1999 Fiscal Year Annual Research Report
抗IL-12抗体投与による実験的自己免疫性ぶどう膜網膜炎の抑制
Project/Area Number |
10770957
|
Research Institution | Tokyo Medical University |
Principal Investigator |
横井 秀俊 東京医科大学, 医学部, 助手 (80297332)
|
Keywords | Th1 / Th2 / ぶどう膜炎 / IL-12 |
Research Abstract |
今回、申請者らは、抗IL-12抗体による病原性Th1細胞阻害作用に着目し、再発を繰り返すぶどう膜炎の根本治療を目的として、1)寛容機構における抗原特異性の確認、2)発症後の疾患に対する治療結果の解析、の2点につき検討を行った。 1)寛容機構における抗原特異性について ぶどう膜炎のモデルには、網膜特異抗原の1つであるIRBPを免疫したマウスを用い、寛容機構における抗原特異性の確認には他の網膜特異抗原であるS-antigenを用いた。
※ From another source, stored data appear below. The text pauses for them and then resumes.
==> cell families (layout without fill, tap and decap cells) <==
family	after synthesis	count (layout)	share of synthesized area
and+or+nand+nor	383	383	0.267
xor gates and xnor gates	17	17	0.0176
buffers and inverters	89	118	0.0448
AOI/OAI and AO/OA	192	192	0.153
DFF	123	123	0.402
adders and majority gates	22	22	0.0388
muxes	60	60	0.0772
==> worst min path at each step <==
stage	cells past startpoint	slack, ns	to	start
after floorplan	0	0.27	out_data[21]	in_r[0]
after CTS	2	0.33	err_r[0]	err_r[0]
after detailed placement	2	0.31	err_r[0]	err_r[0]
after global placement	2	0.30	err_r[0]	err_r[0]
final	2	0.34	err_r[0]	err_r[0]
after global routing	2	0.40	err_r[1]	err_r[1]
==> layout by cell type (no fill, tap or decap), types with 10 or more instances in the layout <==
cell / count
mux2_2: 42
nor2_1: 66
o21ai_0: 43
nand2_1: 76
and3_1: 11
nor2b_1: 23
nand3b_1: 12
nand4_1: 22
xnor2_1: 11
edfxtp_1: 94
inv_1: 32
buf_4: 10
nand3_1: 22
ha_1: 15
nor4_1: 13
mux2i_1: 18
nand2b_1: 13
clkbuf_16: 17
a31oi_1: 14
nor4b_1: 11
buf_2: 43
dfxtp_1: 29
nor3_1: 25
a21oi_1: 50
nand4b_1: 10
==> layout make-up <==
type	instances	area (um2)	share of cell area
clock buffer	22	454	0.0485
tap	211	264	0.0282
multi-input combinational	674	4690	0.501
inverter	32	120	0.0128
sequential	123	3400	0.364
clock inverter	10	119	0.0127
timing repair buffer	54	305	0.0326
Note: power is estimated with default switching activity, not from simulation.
マウスモデルではS-antigenを用いても観察可能なEAUの発症は得られなかったため、リンパ球を用いたin vitroの解析のみを行った。初回免疫時に抗IL-12抗体を腹腔内投与したグループでは、免疫抗原がIRBPであったもの、S-antigenであったものとも、これらに対する抗原特異的Th1細胞減少反応を示し、追加免疫された他の抗原に対しては有意な低下を示さなかった。抗IL-12抗体の寛容機構は同時に投与された抗原に対して特異的なものであると考えられた。 2)EAU発症後のマウスに対する抗IL-12抗体の治療効果について IRBPを免疫したマウスの眼底病変の有無を顕微鏡を用いて毎日観察し、EAU発症後に抗IL-12抗体を腹腔内投与した。同時に抗原を再免疫した。抗IL-12抗体を投与されたマウスは、非投与群と較べ、検眼鏡的にも組織学的にもEAUの重症化が抑えられる傾向が認められたが、統計学的な有意差は得られなかった。リンパ球を用いたin vitroの解析でも抑制性Th2細胞への著明な偏位はみられず、発症時に誘導された病原性Th1細胞は抗IL-12抗体投与によってもTh2細胞には変化しないものと考えられた。